**WHAT YOU HAVE TO DO:** Once you have read the entries below, write them all out again exactly.

── INPUT RECORDS

Setup of run A:
// ResonantLowPassFilter
module ResonantLowPassFilter(
    input clk,
    input signed [15:0] audio_in,
    input signed [15:0] cutoff,
    input signed [15:0] resonance,
    input signed [15:0] gain,
    input reset_n,
    output reg signed [15:0] filtered_audio
);
    parameter [15:0] MAX_POS_VALUE = 16'h7FFF;
    parameter [15:0] MIN_NEG_VALUE = -16'h8000;
    reg signed [15:0] state;
    reg signed [15:0] feedback;
    reg signed [15:0] output_reg;
    reg signed [15:0] alpha;
    reg signed [15:0] beta;
    reg signed [15:0] gamma;
    wire signed [31:0] fb_prod  = $signed(state) * $signed(beta);
    wire signed [31:0] out_prod = $signed(state) * $signed(alpha);
    wire signed [16:0] fb_full  = fb_prod >>> 15;
    wire signed [16:0] out_full = out_prod >>> 15;
    wire signed [16:0] st_full  = $signed(audio_in) - $signed(feedback);
    wire signed [16:0] fa_full  = $signed(output_reg) + ($signed(gamma) >>> 1);
    function signed [15:0] sat17;
        input signed [16:0] v;
        begin
            if (v > $signed({MAX_POS_VALUE[15], MAX_POS_VALUE}))
                sat17 = $signed(MAX_POS_VALUE);
            else if (v < $signed({MIN_NEG_VALUE[15], MIN_NEG_VALUE}))
                sat17 = $signed(MIN_NEG_VALUE);
            else
                sat17 = v[15:0];
        end
    endfunction
    always @(posedge clk or negedge reset_n) begin
        if (!reset_n) begin
            state <= $signed(16'h0000);
            feedback <= $signed(16'h0000);
            output_reg <= $signed(16'h0000);
            alpha <= $signed(16'h0000);
            beta <= $signed(16'h0000);
            gamma <= $signed(16'h0000);
            filtered_audio <= $signed(16'h0000);
        end else begin
            alpha <= $signed(cutoff);
            beta <= $signed(resonance);
            gamma <= $signed(gain);
            feedback <= sat17(fb_full);
            state <= sat17(st_full);
            output_reg <= sat17(out_full);
            filtered_audio <= sat17(fa_full);  
        end
    end
endmodule
For scale: roughly 82 I/O pins, about 24,000 um^2 of cells after synthesis.
Settings: LEC_CHECK=0, CAP_MARGIN=20, CELL_PAD_IN_SITES_GLOBAL_PLACEMENT=1, CORE_MARGIN=2, CORE_UTILIZATION=40, CTS_CLUSTER_DIAMETER=345, CTS_CLUSTER_SIZE=22, HOLD_SLACK_MARGIN=-0.1, SETUP_SLACK_MARGIN=0.05, SLEW_MARGIN=20; clock period 7.0 ns.
run.sh (not shown) runs the stock make flow with config.mk's settings and CLKGATE_MAP_FILE=.
Run A: full flow OK, the timing, DRC and antenna checks passed
What run B does differently from run A at the input level:
# run A
export LEC_CHECK = 0
export CAP_MARGIN = 20
export CELL_PAD_IN_SITES_GLOBAL_PLACEMENT = 1
export CORE_MARGIN = 2
export CORE_UTILIZATION = 40
export CTS_CLUSTER_DIAMETER = 345
export CTS_CLUSTER_SIZE = 22
export HOLD_SLACK_MARGIN = -0.1
export SETUP_SLACK_MARGIN = 0.05
export SLEW_MARGIN = 20
create_clock -name core_clock -period 7.0 [get_ports {clk}]
# run B
export LEC_CHECK = 0
export CAP_MARGIN = 20
export CELL_PAD_IN_SITES_GLOBAL_PLACEMENT = 0
export CORE_MARGIN = 2
export CORE_UTILIZATION = 63
export CTS_CLUSTER_DIAMETER = 345
export CTS_CLUSTER_SIZE = 16
export HOLD_SLACK_MARGIN = -0.1
export PLACE_DENSITY = 0.42
export SETUP_SLACK_MARGIN = 0.05
export SLEW_MARGIN = 10
export TNS_END_PERCENT = 20
create_clock -name core_clock -period 7.0 [get_ports {clk}]
### Flow results
- Run B finished every stage and its layout cleared the timing, DRC and antenna checks.
- After detailed routing, run A needs more wire than run B.
- The higher initial antenna violation count came out of run A.
- Per the comparison of run B with run A, clock-cell share of area flat, final area down 2.5%, non-clock buffer count down about 14%.
- For data arrival time of the critical path, run A and run B come out practically identical.
- The logic share of the area reported for run B is greater than that of run A by 1.8 points.
For run C, these inputs were changed with respect to run B:
# run B
export LEC_CHECK = 0
export CAP_MARGIN = 20
export CELL_PAD_IN_SITES_GLOBAL_PLACEMENT = 0
export CORE_MARGIN = 2
export CORE_UTILIZATION = 63
export CTS_CLUSTER_DIAMETER = 345
export CTS_CLUSTER_SIZE = 16
export HOLD_SLACK_MARGIN = -0.1
export PLACE_DENSITY = 0.42
export SETUP_SLACK_MARGIN = 0.05
export SLEW_MARGIN = 10
export TNS_END_PERCENT = 20
create_clock -name core_clock -period 7.0 [get_ports {clk}]
# run C
export LEC_CHECK = 0
export CAP_MARGIN = 20
export CORE_MARGIN = 2
export CORE_UTILIZATION = 31
export CTS_CLUSTER_DIAMETER = 218
export CTS_CLUSTER_SIZE = 100
export SLEW_MARGIN = 20
export TNS_END_PERCENT = 5
create_clock -name core_clock -period 7.0 [get_ports {clk}]
Results
Taking run B as 1.0, run C lands at 2.1 on area of the core.
Per the comparison of run C with run B, fraction of area in multi-input gates went down 2.2 points, via count went down 2.3%, transition time at the pin with the least slew margin went up 99 ps, total detailed-routing wirelength went down 2.4%.
Run B went all the way through the flow, and no timing, DRC or antenna check failed.
Run C completed every stage of the flow, and the final layout passed the timing, DRC and antenna checks.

────

**WRITTEN SOLUTION:**
Setup of run A:
// ResonantLowPassFilter
module ResonantLowPassFilter(
    input clk,
    input signed [15:0] audio_in,
    input signed [15:0] cutoff,
    input signed [15:0] resonance,
    input signed [15:0] gain,
    input reset_n,
    output reg signed [15:0] filtered_audio
);
    parameter [15:0] MAX_POS_VALUE = 16'h7FFF;
    parameter [15:0] MIN_NEG_VALUE = -16'h8000;
    reg signed [15:0] state;
    reg signed [15:0] feedback;
    reg signed [15:0] output_reg;
    reg signed [15:0] alpha;
    reg signed [15:0] beta;
    reg signed [15:0] gamma;
    wire signed [31:0] fb_prod  = $signed(state) * $signed(beta);
    wire signed [31:0] out_prod = $signed(state) * $signed(alpha);
    wire signed [16:0] fb_full  = fb_prod >>> 15;
    wire signed [16:0] out_full = out_prod >>> 15;
    wire signed [16:0] st_full  = $signed(audio_in) - $signed(feedback);
    wire signed [16:0] fa_full  = $signed(output_reg) + ($signed(gamma) >>> 1);
    function signed [15:0] sat17;
        input signed [16:0] v;
        begin
            if (v > $signed({MAX_POS_VALUE[15], MAX_POS_VALUE}))
                sat17 = $signed(MAX_POS_VALUE);
            else if (v < $signed({MIN_NEG_VALUE[15], MIN_NEG_VALUE}))
                sat17 = $signed(MIN_NEG_VALUE);
            else
                sat17 = v[15:0];
        end
    endfunction
    always @(posedge clk or negedge reset_n) begin
        if (!reset_n) begin
            state <= $signed(16'h0000);
            feedback <= $signed(16'h0000);
            output_reg <= $signed(16'h0000);
            alpha <= $signed(16'h0000);
            beta <= $signed(16'h0000);
            gamma <= $signed(16'h0000);
            filtered_audio <= $signed(16'h0000);
        end else begin
            alpha <= $signed(cutoff);
            beta <= $signed(resonance);
            gamma <= $signed(gain);
            feedback <= sat17(fb_full);
            state <= sat17(st_full);
            output_reg <= sat17(out_full);
            filtered_audio <= sat17(fa_full);  
        end
    end
endmodule
For scale: roughly 82 I/O pins, about 24,000 um^2 of cells after synthesis.
Settings: LEC_CHECK=0, CAP_MARGIN=20, CELL_PAD_IN_SITES_GLOBAL_PLACEMENT=1, CORE_MARGIN=2, CORE_UTILIZATION=40, CTS_CLUSTER_DIAMETER=345, CTS_CLUSTER_SIZE=22, HOLD_SLACK_MARGIN=-0.1, SETUP_SLACK_MARGIN=0.05, SLEW_MARGIN=20; clock period 7.0 ns.
run.sh (not shown) runs the stock make flow with config.mk's settings and CLKGATE_MAP_FILE=.
Run A: full flow OK, the timing, DRC and antenna checks passed
What run B does differently from run A at the input level:
# run A
export LEC_CHECK = 0
export CAP_MARGIN = 20
export CELL_PAD_IN_SITES_GLOBAL_PLACEMENT = 1
export CORE_MARGIN = 2
export CORE_UTILIZATION = 40
export CTS_CLUSTER_DIAMETER = 345
export CTS_CLUSTER_SIZE = 22
export HOLD_SLACK_MARGIN = -0.1
export SETUP_SLACK_MARGIN = 0.05
export SLEW_MARGIN = 20
create_clock -name core_clock -period 7.0 [get_ports {clk}]
# run B
export LEC_CHECK = 0
export CAP_MARGIN = 20
export CELL_PAD_IN_SITES_GLOBAL_PLACEMENT = 0
export CORE_MARGIN = 2
export CORE_UTILIZATION = 63
export CTS_CLUSTER_DIAMETER = 345
export CTS_CLUSTER_SIZE = 16
export HOLD_SLACK_MARGIN = -0.1
export PLACE_DENSITY = 0.42
export SETUP_SLACK_MARGIN = 0.05
export SLEW_MARGIN = 10
export TNS_END_PERCENT = 20
create_clock -name core_clock -period 7.0 [get_ports {clk}]
### Flow results
- Run B finished every stage and its layout cleared the timing, DRC and antenna checks.
- After detailed routing, run A needs more wire than run B.
- The higher initial antenna violation count came out of run A.
- Per the comparison of run B with run A, clock-cell share of area flat, final area down 2.5%, non-clock buffer count down about 14%.
- For data arrival time of the critical path, run A and run B come out practically identical.
- The logic share of the area reported for run B is greater than that of run A by 1.8 points.
For run C, these inputs were changed with respect to run B:
# run B
export LEC_CHECK = 0
export CAP_MARGIN = 20
export CELL_PAD_IN_SITES_GLOBAL_PLACEMENT = 0
export CORE_MARGIN = 2
export CORE_UTILIZATION = 63
export CTS_CLUSTER_DIAMETER = 345
export CTS_CLUSTER_SIZE = 16
export HOLD_SLACK_MARGIN = -0.1
export PLACE_DENSITY = 0.42
export SETUP_SLACK_MARGIN = 0.05
export SLEW_MARGIN = 10
export TNS_END_PERCENT = 20
create_clock -name core_clock -period 7.0 [get_ports {clk}]
# run C
export LEC_CHECK = 0
export CAP_MARGIN = 20
export CORE_MARGIN = 2
export CORE_UTILIZATION = 31
export CTS_CLUSTER_DIAMETER = 218
export CTS_CLUSTER_SIZE = 100
export SLEW_MARGIN = 20
export TNS_END_PERCENT = 5
create_clock -name core_clock -period 7.0 [get_ports {clk}]
Results
Taking run B as 1.0, run C lands at 2.1 on area of the core.
Per the comparison of run C with run B, fraction of area in multi-input gates went down 2.2 points, via count went down 2.3%, transition time at the pin with the least slew margin went up 99 ps, total detailed-routing wirelength went down 2.4%.
Run B went all the way through the flow, and no timing, DRC or antenna check failed.
Run C completed every stage of the flow, and the final layout passed the timing, DRC and antenna checks.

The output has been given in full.